Related Work & Insights¶
- vs. MMBench/SEED and similar general VQA benchmarks: Those benchmarks serve as "comprehensive examinations," whereas AVA-Bench functions as a "targeted diagnostic test"; the two are complementary rather than mutually exclusive.
- vs. Platonic Representation Hypothesis [Huh et al.]: AVA-Bench experiments partially support this hypothesis (convergence at low-level abilities) while revealing significant divergence at higher-level abilities, providing a more nuanced empirical validation.

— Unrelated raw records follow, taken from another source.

File: src/logic/pipe_pkg.sv
`default_nettype none

package pipe_pkg;

  // what occupies a pipeline slot, carried down to the writeback trace
  typedef enum logic [1:0] {
    CYCLE_RESET        = 2'd0,
    CYCLE_NO_STALL     = 2'd1,
    CYCLE_TAKEN_BRANCH = 2'd2
  } cycle_status_e;

  // all-zero word fills squashed slots and decodes as no operation
  localparam logic [31:0] NOP_WORD = 32'h0000_0000;

endpackage

`default_nettype wire

File: src/logic/rv_isa_pkg.sv
`default_nettype none

package rv_isa_pkg;

  localparam int XLEN = 32;

  typedef logic [4:0]      reg_addr_t;
  typedef logic [XLEN-1:0] word_t;

  // major opcodes handled by this core
  localparam logic [6:0] OP_LUI     = 7'b0110111;
  localparam logic [6:0] OP_AUIPC   = 7'b0010111;
  localparam logic [6:0] OP_BRANCH  = 7'b1100011;
  localparam logic [6:0] OP_REG_IMM = 7'b0010011;
  localparam logic [6:0] OP_REG_REG = 7'b0110011;
  localparam logic [6:0] OP_ENVIRON = 7'b1110011;

  // alu funct3
  localparam logic [2:0] F3_ADD_SUB = 3'b000;
  localparam logic [2:0] F3_SLL     = 3'b001;
  localparam logic [2:0] F3_SLT     = 3'b010;
  localparam logic [2:0] F3_SLTU    = 3'b011;
  localparam logic [2:0] F3_XOR     = 3'b100;
  localparam logic [2:0] F3_SRL_SRA = 3'b101;
  localparam logic [2:0] F3_OR      = 3'b110;
  localparam logic [2:0] F3_AND     = 3'b111;

  // branch funct3
  localparam logic [2:0] F3_BEQ  = 3'b000;
  localparam logic [2:0] F3_BNE  = 3'b001;
  localparam logic [2:0] F3_BLT  = 3'b100;
  localparam logic [2:0] F3_BGE  = 3'b101;
  localparam logic [2:0] F3_BLTU = 3'b110;
  localparam logic [2:0] F3_BGEU = 3'b111;

  // selects sub and the arithmetic right shift
  localparam logic [6:0] FUNCT7_ALT = 7'b0100000;

  typedef struct packed {
    logic [6:0] funct7;
    reg_addr_t  rs2;
    reg_addr_t  rs1;
    logic [2:0] funct3;
    reg_addr_t  rd;
    logic [6:0] opcode;
  } r_fmt_t;

  typedef struct packed {
    logic [11:0] imm12;
    reg_addr_t   rs1;
    logic [2:0]  funct3;
    reg_addr_t   rd;
    logic [6:0]  opcode;
  } i_fmt_t;

  // branch offset bits are scattered over the word
  typedef struct packed {
    logic       imm12;
    logic [5:0] imm10_5;
    reg_addr_t  rs2;
    reg_addr_t  rs1;
    logic [2:0] funct3;
    logic [3:0] imm4_1;
    logic       imm11;
    logic [6:0] opcode;
  } b_fmt_t;

  typedef struct packed {
    logic [19:0] imm20;
    reg_addr_t   rd;
    logic [6:0]  opcode;
  } u_fmt_t;

  typedef union packed {
    r_fmt_t r;
    i_fmt_t i;
    b_fmt_t b;
    u_fmt_t u;
  } rv_insn_u;

endpackage

`default_nettype wire

File: src/logic/execute_unit.sv
`default_nettype none

module execute_unit
  import rv_isa_pkg::*;
  import pipe_pkg::*;
(
  input  wire                clk,
  input  wire                rst,
  input  wire word_t         x_pc,
  input  wire word_t         x_insn,
  input  wire cycle_status_e x_status,
  input  wire word_t         x_rs1_data,
  input  wire word_t         x_rs2_data,
  input  wire reg_addr_t     mem_rd,
  input  wire word_t         mem_data,
  input  wire reg_addr_t     wb_rd,
  input  wire word_t         wb_data,
  output logic               redirect,
  output word_t              target,
  output word_t              m_pc,
  output word_t              m_insn,
  output cycle_status_e      m_status,
  output word_t              m_result
);

  rv_insn_u insn;
  word_t    op_a;
  word_t    op_b;
  word_t    alu_b;
  word_t    imm_i;
  word_t    imm_b;
  word_t    imm_u;
  word_t    sra_out;
  word_t    alu_out;
  word_t    result;
  logic     is_reg_reg;
  logic     use_alt;
  logic     taken;

  assign insn = x_insn;

  // memory stage holds the younger value and wins over writeback
  assign op_a = (mem_rd != '0 && mem_rd == insn.r.rs1) ? mem_data :
                (wb_rd != '0 && wb_rd == insn.r.rs1) ? wb_data : x_rs1_data;
  assign op_b = (mem_rd != '0 && mem_rd == insn.r.rs2) ? mem_data :
                (wb_rd != '0 && wb_rd == insn.r.rs2) ? wb_data : x_rs2_data;

  assign imm_i = {{20{insn.i.imm12[11]}}, insn.i.imm12};
  assign imm_b = {{20{insn.b.imm12}}, insn.b.imm11, insn.b.imm10_5, insn.b.imm4_1, 1'b0};
  assign imm_u = {insn.u.imm20, 12'd0};

  assign is_reg_reg = insn.r.opcode == OP_REG_REG;
  assign alu_b      = is_reg_reg ? op_b : imm_i;
  // sub only exists in register form, sra in both
  assign use_alt    = insn.r.funct7 == FUNCT7_ALT;
  assign sra_out    = $signed(op_a) >>> alu_b[4:0];

  always_comb begin
    case (insn.r.funct3)
      F3_ADD_SUB: alu_out = (is_reg_reg && use_alt) ? op_a - alu_b : op_a + alu_b;
      F3_SLL:     alu_out = op_a << alu_b[4:0];
      F3_SLT:     alu_out = {31'd0, $signed(op_a) < $signed(alu_b)};
      F3_SLTU:    alu_out = {31'd0, op_a < alu_b};
      F3_XOR:     alu_out = op_a ^ alu_b;
      F3_SRL_SRA: alu_out = use_alt ? sra_out : op_a >> alu_b[4:0];
      F3_OR:      alu_out = op_a | alu_b;
      F3_AND:     alu_out = op_a & alu_b;
    endcase
  end

  always_comb begin
    case (insn.u.opcode)
      OP_LUI:   result = imm_u;
      OP_AUIPC: result = x_pc + imm_u;
      default:  result = alu_out;
    endcase
  end

  always_comb begin
    case (insn.b.funct3)
      F3_BEQ:  taken = op_a == op_b;
      F3_BNE:  taken = op_a != op_b;
      F3_BLT:  taken = $signed(op_a) < $signed(op_b);
      F3_BGE:  taken = $signed(op_a) >= $signed(op_b);
      F3_BLTU: taken = op_a < op_b;
      F3_BGEU: taken = op_a >= op_b;
      default: taken = 1'b0;
    endcase
  end

  // every taken branch redirects and squashes fetch and decode
  assign redirect = insn.b.opcode == OP_BRANCH && taken;
  assign target   = x_pc + imm_b;

  always_ff @(posedge clk) begin
    if (rst) begin
      m_pc     <= '0;
      m_insn   <= NOP_WORD;
      m_status <= CYCLE_RESET;
    end else begin
      m_pc     <= x_pc;
      m_insn   <= x_insn;
      m_status <= x_status;
    end
  end

  always_ff @(posedge clk) begin
    m_result <= result;
  end

  // a reset bubble reaching execute must never steer fetch
  assert property (@(posedge clk) disable iff (rst) x_status == CYCLE_RESET |-> !redirect)
    else $error("execute_unit: redirect from a reset slot");

endmodule

`default_nettype wire

File: config.mk
export PLATFORM = sky130hd
export DESIGN_NAME = execute_unit
export DESIGN_NICKNAME = d
export VERILOG_FILES = /design/src/logic/pipe_pkg.sv /design/src/logic/rv_isa_pkg.sv /design/src/logic/execute_unit.sv
export SDC_FILE = /design/constraint.sdc
export NUM_CORES = 1
export LEC_CHECK = 0
export BUFFER_PORTS_ARGS = -buffer_cell sky130_fd_sc_hd__buf_2
export CAP_MARGIN = 30
export CORE_UTILIZATION = 47
export DETAILED_ROUTE_END_ITERATION = 6
export HOLD_SLACK_MARGIN = 0.06
export PLACE_DENSITY = 0.68
export SYNTH_ARGS = -nofsm -noshare
export SYNTH_HDL_FRONTEND = slang
export SYNTH_SLANG_ARGS = --single-unit
File: constraint.sdc
create_clock -name clk -period 9.3 [get_ports clk]
set_input_delay 1.86 -clock clk [delete_from_list [all_inputs] [get_ports clk]]
set_output_delay 1.86 -clock clk [all_outputs]
set_load 0.1 [all_outputs]
Word level (Yosys, flattened, before mapping)
Index checks and enable logic that the tools add are counted.
{ "totals": {"register_bits": 98, "wordCells": 57} }
{ "classes": {"add_sub_neg": 4, "order_cmp": 6, "n_eq_ne": 18, "n_shift": 3, "mux": 10, "n_bitwise": 3, "n_reduce_logical": 9} }
{ "op_table": {"columns": ["operator", "n"], "rows": [
  ["$pmux 32 s8", 1],
  ["$mux 32", 7],
  ["$lt 32x32->1", 4],
  ["$add 32x32->32", 3],
  ["$ge 32x32->1", 2],
  ["$pmux 32 s2", 1],
  ["$and 32x32->32", 1],
  ["$eq 32x32->1", 1],
  ["$ne 32x32->1", 1],
  ["$or 32x32->32", 1],
  ["$shl 32x5->32", 1],
  ["$shr 32x5->32", 1],
  ["$sshr 32x5->32", 1],
  ["$sub 32x32->32", 1],
  ["$xor 32x32->32", 1],
  ["$eq 7x6->1 const B", 3],
  ["$eq 5x5->1", 4],
  ["$eq 3x3->1 const B", 4],
  ["$reduce_bool 5->1", 2],
  ["$eq 7x5->1 const B", 1],
  ["$eq 7x7->1 const B", 1],
  ["$eq 3x2->1 const B", 2],
  ["$logic_and 1x1->1", 6],
  ["$pmux 1 s6", 1],
  ["other kinds (2)", 2]
]} }

Logic depth before layout (Yosys ltp)
{ "logic_depth": {"ltp_word": 9, "ltp_mapped": 23} }

Worst setup path before layout
OpenSTA, ideal clock, no wires.
{ "synth_path": {"kind": "input port to output port", "startpoint": "in x_insn[20]", "endpoint": "out redirect", "arrival_ps": 7975, "setup_slack_ps": -535, "path_stages": 19, "path_buffers": 3, "path_cell_list": "clkbuf_1 xnor2_1 nand3_1 nor3_1 buf_1 clkbuf_1 mux2i_1 o21ai_0 inv_1 ha_1 nand4_1 or2_2 nor3_1 nand2_1 or3_1 or2_2 a21oi_1 o21ai_0 a221oi_1"} }
{ "synth_via": {"elab_chain_len": 7, "elab_cells_between_ends": 14} }
{ "synth_lines": {"columns": ["item", "line", "source"], "rows": [
  ["start, declared", "execute_unit.sv:10", "input wire word_t x_insn,"],
  ["$eq 5x5->1", "execute_unit.sv:46", "(wb_rd != '0 && wb_rd == insn.r.rs2) ? wb_data : x_rs2_data;"],
  ["$logic_and 1x1->1", "execute_unit.sv:46", null],
  ["$mux 32", "execute_unit.sv:46", null],
  ["$mux 32 (*)", "execute_unit.sv:45", "assign op_b = (mem_rd != '0 && mem_rd == insn.r.rs2) ? mem_data :"],
  ["$ge 32x32->1, or another cell as far along", "execute_unit.sv:86", "F3_BGEU: taken = op_a >= op_b;"],
  ["$pmux 1 s6 (*)", "execute_unit.sv:80", "case (insn.b.funct3)"],
  ["$logic_and 1x1->1 (*)", "execute_unit.sv:92", "assign redirect = insn.b.opcode == OP_BRANCH && taken;"],
  ["end, declared", "execute_unit.sv:18", "output logic redirect,"]
]} }
Every way passes the cells marked *; elsewhere a longest branch is shown, timed or not.

Worst setup path after layout
{ "layout_path": {"startpoint": "in x_insn[24]", "endpoint": "out redirect"} }
Same word-level chain as after synthesis.

==> metrics.md <==
| Metric | Value |
|---|---|
| Status | complete, no violations |
| Final setup vio count | 0 |
| Worst-path fanout max | 45 |
| Drt pass-1 iters | 7 |
| First-pass GRT wire length | around 120000 um |
| Placement Cell Area | 19090 um2 |
| Fin util | between 50 and 60% |
| Internal power | between 1 and 1.5 mW |
| Worst vdd ir | around 240 uV |
| Vias in the first global route | between 15000 and 20000 |
| Core area | 34880 um2 |
| # hold bufs at CTS | 0 |
| Post-synth ARST share | 0% |
| Total GRT Usage | between 40% and 50% |
| CP Buf/Inv Count | 4 |
| CP top delay family | compound AO/OA/AOI/OAI gates |
| Area Growth Syn to Fin | 15.10% |
| Io pins | around 340 |
| Final worst slack | around 800 ps |
| Die height | roughly 190 um |
| CP max stage delay | 870 ps |
| Slowest cell on crit path | nor2_4 |
| CP cell instances | buf_2 > xnor2_1 > nand3_1 > nor2_4 > buf_4 > nand2_1 > o21ai_0 > inv_1 > ha_1 > a21o_1 > a21o_1 > a21o_1 > a21o_1 > a21oi_1 > nor2b_1 > o21ai_0 > nand2b_1 > a211oi_1 > xor2_1 > a221oi_2 > buf_12 |
| Die area | 36600 um2 |
| Cell Area, Synth | 16850 um2 |
| Static Leakage | around 8.7 nW |
| Worst EP arrival | between 6000 and 7000 ps |
| Cell variety after synth | 97 |
| Design Power | between 2 and 3 mW |
| Worst setup EP type | output pin |
| Post-Synthesis Cells | between 2000 and 2500 |
| Flops & latches, synth | 98 |
| Post-CTS resize count | 0 |
| Startpoint Class | input pin |
| Avg WL per Cell | 27.26 um |
| TritonCTS clock tree | yes |
| Total CTS buffers | 9 |
| Mapped Nets | between 2000 and 3000 |
| Setup CP Type | input pin to output pin |
| DR vias/cell | 6.853 |
| Die width | 191.3 um |
| Worst min path class | input pin to register |
| CTS max path bufs | 2 |
| NetSw | 1.528 mW |
| Total of max-cap violations | 0 |
| Filler instances | around 3500 |
| Power per Cell Area | about 140 nW/um2 |
| CP most frequent cell | a21o_1 |
| DRC viols | 0 |
| Post-place setup slack | between 800 and 900 ps |
| Layout cells sized above 1 | between 10% and 20% |
| Pin count of the biggest net entering global routing | 62 |
| Routed Antenna Nets | 0 |
| Post-CTS setup buffer count | 0 |
| Transition time of the tightest slew-check pin | ~1100 ps |
| Drt initial violations | 2935 |
| Htree depth | 3 |
| Syn_area_per_cell | around 7.0 um2 |
| Worst rel slew slack | 28.40% |
| Slew Viols, Final | 0 |
| Port Buffer Count | approximately 340 |
| Total Wirelength | 85660 um |
| Sum Neg Setup Slack | 0 ps |
| CTS sink cnt | between 90 and 100 |
| Flop pwr share | 17.7% |
| Ys Warns | 0 |
| Via Count | around 22000 |
| Switching Fraction | 57.65% |
| Row Count | roughly 70 |
| Seq/Total Area, Yosys | a little under an eighth |
| CP Data Required Time | 7440 ps |
| RSZ-0062 raised after global routing | no |
| Primary FF master, synth | dfxtp_1 |
| Reg clk slew, reported paths | about 70 ps |
| Final hold violations | 0 |
| Final worst path period need | about 8500 ps |
| Final period utilization | 91.28% |
| Fin nets | 3069 |
| Combinational share of power | between 60 and 70% |
| Initial core utilization | between 40% and 50% |
| Max Fclk | roughly 120 MHz |
| Clock power frac | approximately 14% |
| Post-synth EDFFs | 0 |
| Placer Congestion | ~1.1 |
| Root buffer cell | clkbuf_16 |
| Initial antenna violation count | 3 |
| Final instance area | approximately 19000 um2 |
| Post-detail-place hpwl | approximately 68000 um |
| Grt ovf | 0 |
-- power groups by stage --
stage	clock network (mW)	logic, mW	registers [mW]
finish	0.364	1.82	0.468
global placement	0	1.74	0.476
global route	0.390	1.89	0.471
floorplan	0	0.988	0.745
detailed placement	0	1.75	0.478
CTS	0.368	1.76	0.468
-- per-layer routing --
metal,GRT usage [%],share of wire (%),wire length (um)
met5,1.099,0.069,59
met3,10.19,12,10510
met1,56.11,37,32030
met2,69.51,42,35940
met4,32.57,8.3,7123
-- stage by stage --
stage | hold WS (ps) | cells
floorplan | 1988 | 2411
global route | 1712 | 3142
global placement | 2069 | 3120
CTS | 1718 | 3140
finish | 1718 | 3142
detailed placement | 2087 | 3124
-- synthesized netlist by cell type, drive strengths merged (56+ instances only) --
cell type | instances | share of area [%]
a21o | 56 | 2.5
o21ai | 188 | 5.6
a21oi | 190 | 5.8
a31oi | 62 | 2.4
nor2b | 81 | 3.0
buf | 56 | 1.8
mux2i | 64 | 3.9
nand3 | 98 | 2.9
xnor2 | 64 | 3.3
nor3 | 89 | 2.7
ha | 178 | 13
inv | 148 | 3.3
clkbuf | 109 | 2.4
dfxtp | 98 | 12
nor2 | 152 | 3.5
nand2 | 206 | 4.6
-- registers in the layout (all words and copies together), names as in the netlist --
signal    cells
m_status      2
m_insn       32
m_result     32
m_pc         32
-- kinds of logic (layout without fill, tap and decap cells) --
kind of cell             count (synthesis)  count (layout)  share of synthesized area, %
AO/OA/AOI/OAI                          868             868                         34.60
XOR/XNOR                                92              92                         4.783
adder cells (fa/ha/maj)                182             182                         13.70
buffers and inverters                  313             588                         7.568
flip-flops                              98              98                         11.65
multiplexers                            81              81                         5.102
other                                    0               1                             0
AND/OR/NAND/NOR                        777             777                         22.61
-- cell type report --
cell class / instances / area [um2] / share of cell area (%)
clock inverters: 7 / 65.06 / 0.3355
clock buffers: 9 / 225.2 / 1.162
diodes: 1 / 2.502 / 0.01291
flip-flops and latches: 98 / 1962 / 10.12
multi-input cells: 2000 / 13640 / 70.34
inverters: 148 / 558.0 / 2.878
repair buffers: 424 / 2369 / 12.22
well taps: 455 / 569.3 / 2.936
-- final timing paths --
kind,startpoint,end,slack (ps),depth (start not counted)
worst max-delay path,x_insn[24],redirect,810,21
worst min-delay path,x_status[0],m_status[0],1720,2
-- layout by cell type (no fill, tap or decap), drive strengths merged, types with 64 or more instances in the layout --
cell   synthesis  layout
xnor2         64      64
inv          148     153
nor2         152     152
nor3          89      89
o21ai        188     188
a21oi        190     190
nor2b         81      81
mux2i         64      64
buf           56     423
nand2        206     206
nand3         98      98
dfxtp         98      98
ha           178     178
(Power assumes the default switching activity.)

- vs. RADIO [Ranzinger et al.]: RADIO, which fuses multiple VFMs via multi-teacher distillation, performs robustly on AVA-Bench, validating the effectiveness of the model fusion approach.
Rating¶
- Novelty: ⭐⭐⭐⭐ The atomic decomposition evaluation concept is intuitively motivated yet had not been systematically implemented before; execution quality is high.
- Experimental Thoroughness: ⭐⭐⭐⭐⭐ Covers 9 VFMs × 14 AVAs; ablation studies (bounding box, LLM size, object scale) are elegantly designed.
- Writing Quality: ⭐⭐⭐⭐⭐ Figures are visually polished (radar charts, heat maps, ranking plots); logic is clear and the motivating examples are vivid.
- Value: ⭐⭐⭐⭐ Directly informative for VFM selection in practice; sustained community adoption and benchmark maintenance remain to be observed.